Work order: Set down a word-for-word copy of the data below, limited to the lines from the first through the line with "localparam int TX_SETTLE_CYC".

*** Dataset records Section Begins ***

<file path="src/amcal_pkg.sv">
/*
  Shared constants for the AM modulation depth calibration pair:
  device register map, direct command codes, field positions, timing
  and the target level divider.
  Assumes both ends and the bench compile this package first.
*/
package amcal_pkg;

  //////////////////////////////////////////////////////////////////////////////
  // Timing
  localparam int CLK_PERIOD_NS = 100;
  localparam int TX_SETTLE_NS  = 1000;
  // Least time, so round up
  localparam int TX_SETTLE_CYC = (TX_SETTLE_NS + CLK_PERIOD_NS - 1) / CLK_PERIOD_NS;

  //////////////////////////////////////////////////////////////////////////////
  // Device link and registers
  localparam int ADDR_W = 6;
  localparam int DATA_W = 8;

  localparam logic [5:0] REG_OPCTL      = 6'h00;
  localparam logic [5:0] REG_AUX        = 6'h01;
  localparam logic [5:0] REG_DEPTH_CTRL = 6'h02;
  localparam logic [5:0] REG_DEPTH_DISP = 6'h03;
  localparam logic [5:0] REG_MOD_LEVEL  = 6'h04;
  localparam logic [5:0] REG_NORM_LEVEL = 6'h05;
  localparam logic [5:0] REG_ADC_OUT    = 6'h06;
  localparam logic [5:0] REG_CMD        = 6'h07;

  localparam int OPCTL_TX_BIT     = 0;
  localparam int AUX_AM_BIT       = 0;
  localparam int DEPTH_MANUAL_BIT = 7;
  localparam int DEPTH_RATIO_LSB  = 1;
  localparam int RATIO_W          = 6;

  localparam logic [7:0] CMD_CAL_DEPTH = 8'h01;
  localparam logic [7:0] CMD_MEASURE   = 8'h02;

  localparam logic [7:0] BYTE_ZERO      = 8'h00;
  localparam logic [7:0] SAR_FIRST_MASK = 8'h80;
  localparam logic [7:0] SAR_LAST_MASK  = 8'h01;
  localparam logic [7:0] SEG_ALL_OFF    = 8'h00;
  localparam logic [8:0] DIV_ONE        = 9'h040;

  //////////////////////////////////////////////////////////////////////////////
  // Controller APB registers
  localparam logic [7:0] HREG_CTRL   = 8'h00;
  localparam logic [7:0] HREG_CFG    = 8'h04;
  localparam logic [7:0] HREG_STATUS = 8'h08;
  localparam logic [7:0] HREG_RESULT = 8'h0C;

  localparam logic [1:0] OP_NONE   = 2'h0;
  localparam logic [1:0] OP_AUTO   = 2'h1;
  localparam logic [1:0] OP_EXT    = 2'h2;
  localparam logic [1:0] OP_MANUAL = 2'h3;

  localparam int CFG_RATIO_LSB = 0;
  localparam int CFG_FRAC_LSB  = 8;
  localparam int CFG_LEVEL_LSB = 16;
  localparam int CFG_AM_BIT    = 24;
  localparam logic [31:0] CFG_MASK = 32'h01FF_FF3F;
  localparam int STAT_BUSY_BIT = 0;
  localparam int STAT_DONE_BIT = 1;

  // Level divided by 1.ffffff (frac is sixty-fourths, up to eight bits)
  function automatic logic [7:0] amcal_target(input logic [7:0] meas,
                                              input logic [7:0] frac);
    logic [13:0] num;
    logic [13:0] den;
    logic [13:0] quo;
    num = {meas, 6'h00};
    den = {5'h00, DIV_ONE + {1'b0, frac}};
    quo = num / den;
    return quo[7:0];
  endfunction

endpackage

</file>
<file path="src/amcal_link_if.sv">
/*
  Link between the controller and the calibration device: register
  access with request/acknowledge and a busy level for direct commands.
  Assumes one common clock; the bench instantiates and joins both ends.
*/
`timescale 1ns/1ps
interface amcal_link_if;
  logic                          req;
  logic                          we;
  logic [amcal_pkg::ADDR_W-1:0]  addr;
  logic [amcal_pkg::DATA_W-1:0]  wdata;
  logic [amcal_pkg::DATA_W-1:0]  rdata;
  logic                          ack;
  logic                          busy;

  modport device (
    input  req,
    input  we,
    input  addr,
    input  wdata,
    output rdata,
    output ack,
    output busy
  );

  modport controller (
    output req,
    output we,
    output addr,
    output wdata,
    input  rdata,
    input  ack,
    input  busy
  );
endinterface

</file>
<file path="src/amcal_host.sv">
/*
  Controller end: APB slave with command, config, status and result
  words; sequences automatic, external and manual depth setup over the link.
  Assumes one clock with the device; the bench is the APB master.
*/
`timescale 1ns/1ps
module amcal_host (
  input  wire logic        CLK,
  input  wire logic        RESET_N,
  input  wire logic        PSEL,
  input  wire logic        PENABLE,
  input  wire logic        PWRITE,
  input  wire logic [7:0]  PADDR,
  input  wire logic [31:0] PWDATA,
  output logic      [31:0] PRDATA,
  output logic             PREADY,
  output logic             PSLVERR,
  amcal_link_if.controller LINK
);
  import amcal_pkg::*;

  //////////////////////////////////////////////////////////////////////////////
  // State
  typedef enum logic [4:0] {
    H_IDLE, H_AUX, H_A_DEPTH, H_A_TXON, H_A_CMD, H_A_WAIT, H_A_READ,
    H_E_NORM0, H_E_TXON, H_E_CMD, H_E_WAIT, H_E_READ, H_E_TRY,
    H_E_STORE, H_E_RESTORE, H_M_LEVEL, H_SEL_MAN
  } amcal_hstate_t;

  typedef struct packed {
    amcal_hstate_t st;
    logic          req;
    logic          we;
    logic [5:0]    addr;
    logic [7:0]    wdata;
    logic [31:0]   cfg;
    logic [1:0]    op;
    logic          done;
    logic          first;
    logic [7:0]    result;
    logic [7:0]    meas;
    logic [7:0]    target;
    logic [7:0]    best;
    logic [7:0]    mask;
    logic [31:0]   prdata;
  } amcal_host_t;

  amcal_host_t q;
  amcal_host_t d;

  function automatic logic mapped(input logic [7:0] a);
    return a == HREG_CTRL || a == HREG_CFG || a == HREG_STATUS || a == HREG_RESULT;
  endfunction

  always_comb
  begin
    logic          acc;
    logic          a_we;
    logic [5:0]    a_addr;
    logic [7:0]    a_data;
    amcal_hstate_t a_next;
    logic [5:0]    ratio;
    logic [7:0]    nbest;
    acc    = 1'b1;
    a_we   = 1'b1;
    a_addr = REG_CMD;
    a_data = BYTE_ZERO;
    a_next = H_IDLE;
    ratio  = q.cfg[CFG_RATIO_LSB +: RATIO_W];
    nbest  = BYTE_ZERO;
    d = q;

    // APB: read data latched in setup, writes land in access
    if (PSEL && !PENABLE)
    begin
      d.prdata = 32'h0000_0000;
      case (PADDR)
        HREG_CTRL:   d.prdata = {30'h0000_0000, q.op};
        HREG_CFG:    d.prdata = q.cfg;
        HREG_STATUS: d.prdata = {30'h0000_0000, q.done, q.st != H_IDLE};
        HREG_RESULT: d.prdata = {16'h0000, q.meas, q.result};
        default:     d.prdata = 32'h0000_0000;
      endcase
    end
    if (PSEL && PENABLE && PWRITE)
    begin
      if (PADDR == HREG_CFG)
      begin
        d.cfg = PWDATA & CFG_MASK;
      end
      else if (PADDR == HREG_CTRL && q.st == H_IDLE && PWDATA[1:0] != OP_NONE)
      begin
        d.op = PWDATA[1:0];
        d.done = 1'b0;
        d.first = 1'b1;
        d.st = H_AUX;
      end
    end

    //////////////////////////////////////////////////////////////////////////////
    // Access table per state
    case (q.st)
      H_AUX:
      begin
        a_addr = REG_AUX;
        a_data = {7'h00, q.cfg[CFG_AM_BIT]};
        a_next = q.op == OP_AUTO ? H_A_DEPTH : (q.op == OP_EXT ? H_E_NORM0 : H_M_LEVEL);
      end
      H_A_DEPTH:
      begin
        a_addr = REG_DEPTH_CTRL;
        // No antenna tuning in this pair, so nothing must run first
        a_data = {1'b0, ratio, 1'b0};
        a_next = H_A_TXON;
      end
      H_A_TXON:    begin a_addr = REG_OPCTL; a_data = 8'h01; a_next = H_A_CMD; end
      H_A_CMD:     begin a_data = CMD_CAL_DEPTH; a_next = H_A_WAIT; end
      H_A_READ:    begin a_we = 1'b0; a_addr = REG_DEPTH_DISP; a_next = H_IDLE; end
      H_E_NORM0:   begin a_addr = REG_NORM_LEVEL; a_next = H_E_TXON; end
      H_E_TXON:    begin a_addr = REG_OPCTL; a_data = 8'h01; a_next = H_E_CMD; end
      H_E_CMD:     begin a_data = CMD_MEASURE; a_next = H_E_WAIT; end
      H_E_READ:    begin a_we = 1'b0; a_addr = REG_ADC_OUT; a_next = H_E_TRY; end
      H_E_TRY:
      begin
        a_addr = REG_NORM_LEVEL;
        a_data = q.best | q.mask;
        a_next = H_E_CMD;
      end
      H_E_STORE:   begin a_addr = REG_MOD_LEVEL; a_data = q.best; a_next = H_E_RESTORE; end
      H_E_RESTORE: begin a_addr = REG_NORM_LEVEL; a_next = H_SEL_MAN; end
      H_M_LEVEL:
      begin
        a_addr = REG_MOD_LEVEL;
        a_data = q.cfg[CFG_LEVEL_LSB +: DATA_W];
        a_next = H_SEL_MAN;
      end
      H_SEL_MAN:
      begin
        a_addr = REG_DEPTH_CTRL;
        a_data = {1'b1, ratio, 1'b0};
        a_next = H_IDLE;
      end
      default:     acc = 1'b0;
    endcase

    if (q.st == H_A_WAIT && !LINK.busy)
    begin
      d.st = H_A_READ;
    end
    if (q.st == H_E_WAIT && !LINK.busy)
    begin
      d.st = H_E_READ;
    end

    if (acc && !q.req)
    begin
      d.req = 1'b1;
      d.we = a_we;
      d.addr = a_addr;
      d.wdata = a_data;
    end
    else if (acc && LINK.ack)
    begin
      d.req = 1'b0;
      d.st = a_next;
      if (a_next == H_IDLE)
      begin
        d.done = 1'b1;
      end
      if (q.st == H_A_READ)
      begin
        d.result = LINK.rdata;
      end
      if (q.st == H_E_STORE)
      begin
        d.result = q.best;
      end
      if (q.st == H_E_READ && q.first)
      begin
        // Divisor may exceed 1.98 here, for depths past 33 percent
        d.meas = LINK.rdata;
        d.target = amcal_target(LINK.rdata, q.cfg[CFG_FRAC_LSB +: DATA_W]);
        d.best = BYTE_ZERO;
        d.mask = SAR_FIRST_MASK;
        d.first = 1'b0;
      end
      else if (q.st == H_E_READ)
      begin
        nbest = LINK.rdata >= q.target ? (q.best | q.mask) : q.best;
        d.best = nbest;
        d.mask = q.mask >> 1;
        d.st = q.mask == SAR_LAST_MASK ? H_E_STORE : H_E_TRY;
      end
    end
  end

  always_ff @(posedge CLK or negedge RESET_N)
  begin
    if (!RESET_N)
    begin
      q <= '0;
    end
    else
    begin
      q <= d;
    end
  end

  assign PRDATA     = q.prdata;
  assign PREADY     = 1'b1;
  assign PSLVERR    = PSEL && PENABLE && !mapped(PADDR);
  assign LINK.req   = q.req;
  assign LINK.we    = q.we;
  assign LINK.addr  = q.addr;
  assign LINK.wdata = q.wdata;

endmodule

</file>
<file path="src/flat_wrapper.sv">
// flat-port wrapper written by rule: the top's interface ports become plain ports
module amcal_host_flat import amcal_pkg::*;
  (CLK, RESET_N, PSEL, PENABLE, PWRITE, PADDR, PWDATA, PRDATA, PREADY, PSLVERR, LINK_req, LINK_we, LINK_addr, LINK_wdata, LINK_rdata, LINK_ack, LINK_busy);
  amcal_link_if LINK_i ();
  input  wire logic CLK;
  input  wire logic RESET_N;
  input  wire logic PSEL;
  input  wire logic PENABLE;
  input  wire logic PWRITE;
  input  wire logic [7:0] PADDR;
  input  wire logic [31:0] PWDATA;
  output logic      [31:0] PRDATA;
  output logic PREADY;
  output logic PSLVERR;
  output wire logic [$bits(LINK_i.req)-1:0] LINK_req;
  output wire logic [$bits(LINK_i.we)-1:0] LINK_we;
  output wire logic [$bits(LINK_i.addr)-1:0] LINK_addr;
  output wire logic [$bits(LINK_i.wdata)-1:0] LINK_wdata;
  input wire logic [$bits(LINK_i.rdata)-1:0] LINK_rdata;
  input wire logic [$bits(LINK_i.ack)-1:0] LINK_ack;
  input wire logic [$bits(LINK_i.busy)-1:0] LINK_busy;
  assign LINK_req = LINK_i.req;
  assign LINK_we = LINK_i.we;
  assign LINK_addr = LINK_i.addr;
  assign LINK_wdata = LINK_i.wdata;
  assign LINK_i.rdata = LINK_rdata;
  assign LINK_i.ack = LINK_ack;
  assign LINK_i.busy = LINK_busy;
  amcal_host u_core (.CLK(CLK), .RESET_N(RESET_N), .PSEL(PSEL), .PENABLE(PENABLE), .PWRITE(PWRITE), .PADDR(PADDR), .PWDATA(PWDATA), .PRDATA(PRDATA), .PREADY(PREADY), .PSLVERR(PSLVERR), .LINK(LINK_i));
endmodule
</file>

*** Dataset records Section Ends ***

Your solution:
<file path="src/amcal_pkg.sv">
/*
  Shared constants for the AM modulation depth calibration pair:
  device register map, direct command codes, field positions, timing
  and the target level divider.
  Assumes both ends and the bench compile this package first.
*/
package amcal_pkg;

  //////////////////////////////////////////////////////////////////////////////
  // Timing
  localparam int CLK_PERIOD_NS = 100;
  localparam int TX_SETTLE_NS  = 1000;
  // Least time, so round up
  localparam int TX_SETTLE_CYC = (TX_SETTLE_NS + CLK_PERIOD_NS - 1) / CLK_PERIOD_NS;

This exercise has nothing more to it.